- [Problem to work on]:
Word for word, set down every line of the entries below from the line with "pass at 70.5 mm" to the line with "paths at 0.07 ns", including both, and no other line.

[Excerpted records — start]

### src/rtl/accum_rmw_ctrl.sv
// rtl/accum_rmw_ctrl.sv - lane-wise saturating read-modify-write controller for the BRAM accumulator
module accum_rmw_ctrl #(
   parameter int ADDR_WIDTH = 8,
   parameter int DATA_WIDTH = 64,
   parameter int LANE_WIDTH = 16
) (
   input  logic                  clk,
   input  logic                  rst_n,
   input  logic                  i_valid,
   input  logic [ADDR_WIDTH-1:0] i_addr,
   input  logic [DATA_WIDTH-1:0] i_data,
   input  logic                  i_first,
   input  logic                  i_last,
   input  logic                  i_clear,
   output logic                  o_ready,
   output logic                  o_rd_en,
   output logic [ADDR_WIDTH-1:0] o_rd_addr,
   input  logic [DATA_WIDTH-1:0] i_rd_data,
   output logic                  o_wr_en,
   output logic [ADDR_WIDTH-1:0] o_wr_addr,
   output logic [DATA_WIDTH-1:0] o_wr_data,
   output logic                  o_out_valid,
   output logic [ADDR_WIDTH-1:0] o_out_addr,
   output logic [DATA_WIDTH-1:0] o_out_data,
   output logic                  o_busy
);

   localparam int LANES = DATA_WIDTH / LANE_WIDTH;

   typedef enum logic [1:0] {
      RUN   = 2'd0,
      FLUSH = 2'd1,
      CLEAR = 2'd2
   } state_t;

   state_t state, next_state;
   logic   flush_done;

   // S1: operation captured in the issue cycle, computed while its read returns
   logic                  s1_valid;
   logic [ADDR_WIDTH-1:0] s1_addr;
   logic [DATA_WIDTH-1:0] s1_data;
   logic                  s1_first;
   logic                  s1_last;

   // S2 op flag: o_wr_en also carries clear writes, which must never be forwarded
   logic                  s2_valid;

   // S3: the write that hit the RAM last cycle; a read issued on that same edge saw stale data
   logic                  s3_valid;
   logic [ADDR_WIDTH-1:0] s3_addr;
   logic [DATA_WIDTH-1:0] s3_data;

   logic [DATA_WIDTH-1:0] old_data;
   logic [DATA_WIDTH-1:0] sum_data;
   logic [ADDR_WIDTH-1:0] clr_addr_next;

   assign o_ready   = (state == RUN);
   assign o_rd_en   = i_valid & o_ready;
   assign o_rd_addr = i_addr;
   assign o_busy    = (state != RUN) | s1_valid | s2_valid;

   // clear writes walk the address space using the write-address register itself as the counter
   assign clr_addr_next = (state == CLEAR) ? o_wr_addr + ADDR_WIDTH'(1) : '0;

   // state register; flush_done marks the second FLUSH cycle, by which time the last accepted op has left S1
   always_ff @(posedge clk or negedge rst_n) begin
      if (!rst_n) begin
         state      <= RUN;
         flush_done <= 1'b0;
      end else begin
         state      <= next_state;
         flush_done <= (state == FLUSH);
      end
   end

   // next-state: RUN -> FLUSH on clear request, FLUSH -> CLEAR once drained, CLEAR -> RUN after the top address
   always_comb begin
      next_state = state;
      case (state)
         RUN:     if (i_clear) next_state = FLUSH;
         FLUSH:   if (flush_done && !s1_valid) next_state = CLEAR;
         CLEAR:   if (o_wr_addr == {ADDR_WIDTH{1'b1}}) next_state = RUN;
         default: next_state = RUN;
      endcase
   end

   // S1 capture of the accepted operation
   always_ff @(posedge clk or negedge rst_n) begin
      if (!rst_n) begin
         s1_valid <= 1'b0;
         s1_addr  <= '0;
         s1_data  <= '0;
         s1_first <= 1'b0;
         s1_last  <= 1'b0;
      end else begin
         s1_valid <= o_rd_en;
         if (o_rd_en) begin
            s1_addr  <= i_addr;
            s1_data  <= i_data;
            s1_first <= i_first;
            s1_last  <= i_last;
         end
      end
   end

   // old-value select: overwrite, then newest in-flight write, then last-cycle write, then RAM
   always_comb begin
      old_data = i_rd_data;
      if (s1_first)
         old_data = '0;
      else if (s2_valid && (o_wr_addr == s1_addr))
         old_data = o_wr_data;
      else if (s3_valid && (s3_addr == s1_addr))
         old_data = s3_data;
   end

   // per-lane signed add with saturation; one guard bit per lane detects overflow
   always_comb begin
      logic [LANE_WIDTH-1:0] lane_a;
      logic [LANE_WIDTH-1:0] lane_b;
      logic [LANE_WIDTH:0]   lane_w;
      sum_data = '0;
      lane_a   = '0;
      lane_b   = '0;
      lane_w   = '0;
      for (int l = 0; l < LANES; l++) begin
         lane_a = old_data[l*LANE_WIDTH +: LANE_WIDTH];
         lane_b = s1_data[l*LANE_WIDTH +: LANE_WIDTH];
         lane_w = {lane_a[LANE_WIDTH-1], lane_a} + {lane_b[LANE_WIDTH-1], lane_b};
         if (lane_w[LANE_WIDTH] != lane_w[LANE_WIDTH-1])
            sum_data[l*LANE_WIDTH +: LANE_WIDTH] = lane_w[LANE_WIDTH] ?
               {1'b1, {(LANE_WIDTH-1){1'b0}}} : {1'b0, {(LANE_WIDTH-1){1'b1}}};
         else
            sum_data[l*LANE_WIDTH +: LANE_WIDTH] = lane_w[LANE_WIDTH-1:0];
      end
   end

   // S2: registered write port and final-sum output; clear writes take over the port while clearing
   always_ff @(posedge clk or negedge rst_n) begin
      if (!rst_n) begin
         s2_valid    <= 1'b0;
         o_wr_en     <= 1'b0;
         o_wr_addr   <= '0;
         o_wr_data   <= '0;
         o_out_valid <= 1'b0;
         o_out_addr  <= '0;
         o_out_data  <= '0;
      end else if (next_state == CLEAR) begin
         s2_valid    <= 1'b0;
         o_wr_en     <= 1'b1;
         o_wr_addr   <= clr_addr_next;
         o_wr_data   <= '0;
         o_out_valid <= 1'b0;
      end else begin
         s2_valid    <= s1_valid;
         o_wr_en     <= s1_valid;
         o_wr_addr   <= s1_addr;
         o_wr_data   <= sum_data;
         o_out_valid <= s1_valid & s1_last;
         o_out_addr  <= s1_addr;
         o_out_data  <= sum_data;
      end
   end

   // S3 follows the op write of the previous cycle; emptied on clear so stale sums cannot resurface
   always_ff @(posedge clk or negedge rst_n) begin
      if (!rst_n) begin
         s3_valid <= 1'b0;
         s3_addr  <= '0;
         s3_data  <= '0;
      end else if (next_state == CLEAR) begin
         s3_valid <= 1'b0;
      end else begin
         s3_valid <= s2_valid;
         s3_addr  <= o_wr_addr;
         s3_data  <= o_wr_data;
      end
   end

endmodule

### config.mk
export PLATFORM = sky130hd
export DESIGN_NAME = accum_rmw_ctrl
export DESIGN_NICKNAME = d
export VERILOG_FILES = /design/src/rtl/accum_rmw_ctrl.sv
export SDC_FILE = /design/constraint.sdc
export NUM_CORES = 1
export LEC_CHECK = 0
export CAP_MARGIN = 5
export CORE_ASPECT_RATIO = 1.5
export CORE_MARGIN = 1
export CORE_UTILIZATION = 41
export DETAILED_ROUTE_END_ITERATION = 16
export PLACE_DENSITY = 0.65
export SYNTH_ARGS = -nofsm -noshare
export SYNTH_HDL_FRONTEND = slang
export SYNTH_SLANG_ARGS = --single-unit
### constraint.sdc
create_clock -name clk -period 6.2 [get_ports clk]
set_clock_uncertainty 0.1 [all_clocks]
set_input_delay 0.62 -clock clk [delete_from_list [all_inputs] [get_ports clk]]
set_output_delay 0.62 -clock clk [all_outputs]
set_load 0.02 [all_outputs]
==> results.md <==
* Status: finished, final reports clean
* Fill count at 3334
* Synth Net Count at 1786
* Wire length of the first global-routing pass at 70.5 mm
* Gate count of the mapped netlist at around 1600
* P per Cell Area at approximately 660 nW/um2
* Buffers from clock root to sink, at most at 3
* Overall Global Routing Usage at 23.1%
* Reg clk slew, reported paths at 0.07 ns
* Final weighted congestion in routability-driven placement at between 0.9 and 1
* Average cell area after synthesis at 9.92 um2
* Overflow left after global routing at 0
* Highest attainable clock frequency at 0.181 GHz
* Pin count of the biggest net entering global routing at 156
* Fin crit period at 5.52 ns
* Least setup slack across all paths after layout at 0.678 ns
* Final total negative setup slack at 0 ns
* Floorplan die area at 38900 um2
* Critical Path Sink Type: register
* Crit path kind: register to register
* Synthesis-to-layout area growth at 28.6%
* Via/cell ratio at 5.43
* CTS tree: yes
* Sequential-to-total area share from yosys stat at 47.7%
* Overall die height at 241 um
* Number of buffers inserted during clock tree synthesis at 30
* CP Data Required Time at 6.57 ns
* Antenna violations before repair at 1
* X dimension of the die at 161 um
* Count of antenna-violating nets left after detailed routing at 0
* Number of enable flip-flop cells after synthesis at 0
* Number of register bits inferred by synthesis at roughly 300
* Setup repair after global routing missed its margin: false
* Number of unique standard cell types used by synthesis at 68
* Worst EP arrival at 5.90 ns
* Site Rows at 87
* Most frequent cells in the layout: sky130_fd_sc_hd__dfrtp_1, sky130_fd_sc_hd__clkdlybuf4s50_1, sky130_fd_sc_hd__nand2_1
* Warning count from the yosys run at 0
* Final non-filler cell area at 20100 um2
* Most used flip-flop cell after synthesis: sky130_fd_sc_hd__dfrtp_1
* Via count of the first global-routing pass at 12900
* Final worst-path cycle share at between 80% and 90%
* Clock latency of the later-clocked register in the worst-skew pair at 0.57 ns
* Routed length per instance at between 15 and 20 um
* Effective utilization at floorplan at 41.6%
* Share of final-layout standard cells stronger than drive strength 1 at about a tenth
* Post-placement worst setup slack at 0.796 ns
* Peak ir drop on the vdd network at 384 uV
* Leakage power total at about 0.009 uW
* Routed wire length at 45.0 mm
* Number of gates given a new drive strength after cts at 0
* Detailed-routing iteration count for the pre-antenna-repair pass at 5
* # IOs at 299
* Post-route DRC violation count at 0
* Hold crit path type: register to register
* Root Driver: sky130_fd_sc_hd__clkbuf_16
* Startpoint class of the critical path: register
* Via total after detailed routing at 12700
* Slew headroom at 35.8%
* Count of H-tree levels built during CTS at 1
* MaxCap Viol Count at 0
* Number of hold violations in the final report at 0
* Count of buffers from port buffering at 298
* Maximum fanout along the worst path at 45
* Max Slew Vio Count at 0
* Sink count of the clock tree at a little under 300
* DP HPWL at between 30 and 40 mm
* Share of synthesized flip-flops with an asynchronous set or reset at 100%
* First-iteration detailed-routing DRC count at 635
* Final Setup Violations at 0
* Cell area reported after detailed placement at 19000 um2
* Nets at approximately 2000
* Worst Max-Slew Pin Slew at roughly 0.96 ns
* Std-Cell Core Area at 37600 um2
* Netlist Area Pre-Place at 15600 um2
area by class of cell:
class | instances | area (um2) | share of cell area (%)
multi-input combinational | 1156 | 7660 | 38.1
tap | 489 | 612 | 3.05
clock buffer | 41 | 873 | 4.35
inverter | 28 | 110 | 0.548
timing repair buffer | 319 | 3190 | 15.9
antenna | 1 | 2.50 | 0.0125
clock inverter | 15 | 189 | 0.940
sequential | 298 | 7460 | 37.1
cells by family after synthesis:
family	after synthesis	synth area share [%]
fa+ha+maj	69	5.72
compound gates	362	15.6
buf+inv	121	3.40
simple gates	526	14.7
flops	298	47.7
mux	137	9.34
xor+xnor	62	3.48
cells in the mapped netlist, drive strengths merged, types with 3 or more instances:
cell type  instances  share of area (%)
nor2b             11               0.44
and3              11               0.44
inv               28               0.67
o31a               4               0.22
a21oi             92                3.0
mux2i             66                4.2
a21o              69                3.3
nand2b            10               0.40
ha                65                5.2
o211ai            16               0.77
and2              10               0.40
xor2              28                1.6
mux2              71                5.1
nor2             112                2.7
nand4              5               0.20
nor3              20               0.64
fa                 4               0.51
clkbuf            56                1.4
a31oi              6               0.24
nand2            287                6.9
a31o               6               0.34
o21ai             51                1.7
a221oi             3               0.21
nand3             32                1.3
dfrtp            298                 48
nor4               4               0.16
o21bai             5               0.26
a211o              3               0.17
buf               37                1.4
or3               10               0.40
o2111ai            3               0.17
or2                3               0.12
and4               3               0.17
o21a              22                1.1
a211oi            69                3.4
xnor2             34                1.9
registers in the layout, indices dropped and copies added, names as in the netlist, 2 cells and up:
name,count
o_wr_addr,8
o_wr_data,64
s1_data,64
s1_addr,8
state,2
s3_data,64
s3_addr,8
o_out_addr,8
o_out_data,64
metrics by stage:
stage / cells / total power (uW) / hold WS [ns] / utilization [%]
4_1_cts: 2345 / 13300 / 0.377 / 53.5
6_report: 2347 / 13200 / 0.370 / 53.5
5_1_grt: 2347 / 14100 / 0.388 / 53.5
3_5_place_dp: 2288 / 11300 / 0.362 / 50.6
3_3_place_gp: 2288 / 11100 / 0.357 / 50.6
2_1_floorplan: 1575 / 8660 / 0.224 / -
what timing repair did:
action,in CTS,in global routing
hold buffers,1,0
endpoints found under the setup margin,0,0
hold endpoints to repair,80,0
buffers inserted,0,0
where the power goes:
part / switching (uW) / internal, uW / leakage, uW / total (uW)
combinational: 4100 / 3220 / 0.00488 / 7320
clock: 786 / 1150 / 0.000527 / 1940
sequential: 844 / 3060 / 0.00356 / 3900
total: 5730 / 7440 / 0.00896 / 13200
final timing paths:
check                           slack (ns)    startpoint            end  depth (start not counted)
worst max-delay path                  0.68  o_wr_addr[6]  o_out_data[8]                         17
worst min-delay path                  0.37    s3_data[8]     s3_data[8]                          2
worst max register to register        0.68  o_wr_addr[6]  o_out_data[8]                         17
worst min register to register        0.37    s3_data[8]     s3_data[8]                          2
max in group asynchronous             4.15         rst_n  o_wr_data[23]                          3
min in group asynchronous             0.50         rst_n    s3_data[42]                          2
critical path: stages, from the launching register on:
cell                       delay (ns)
sky130_fd_sc_hd__dfrtp_1         0.46
sky130_fd_sc_hd__xnor2_1         0.20
sky130_fd_sc_hd__nand4_1         0.10
sky130_fd_sc_hd__nor4_1          0.41
sky130_fd_sc_hd__nand3_4         0.39
sky130_fd_sc_hd__buf_4           0.42
sky130_fd_sc_hd__and2_0          0.20
sky130_fd_sc_hd__or3_1           0.39
sky130_fd_sc_hd__inv_1           0.08
sky130_fd_sc_hd__ha_1            0.23
sky130_fd_sc_hd__a211oi_1        0.29
sky130_fd_sc_hd__o211ai_1        0.23
sky130_fd_sc_hd__a41oi_2         0.33
sky130_fd_sc_hd__o21bai_1        0.17
sky130_fd_sc_hd__and3_1          0.22
sky130_fd_sc_hd__a32oi_1         0.52
sky130_fd_sc_hd__o21ai_2         0.36
sky130_fd_sc_hd__o21ai_0         0.28
layer usage:
metal	up-vias	part of all wire, %	wire length [um]	global-route usage, %
met4	0	3.3	1500	8.69
li1	6022	-	-	-
met1	6286	40	18100	27.6
met3	74	4.2	1900	2.44
met2	355	52	23600	42.7
met5	-	0	0	0
Power figures use the tool's default switching activity.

[Excerpted records — finish]

- [Answer to the exercise]:
* Wire length of the first global-routing pass at 70.5 mm
* Gate count of the mapped netlist at around 1600
* P per Cell Area at approximately 660 nW/um2
* Buffers from clock root to sink, at most at 3
* Overall Global Routing Usage at 23.1%
* Reg clk slew, reported paths at 0.07 ns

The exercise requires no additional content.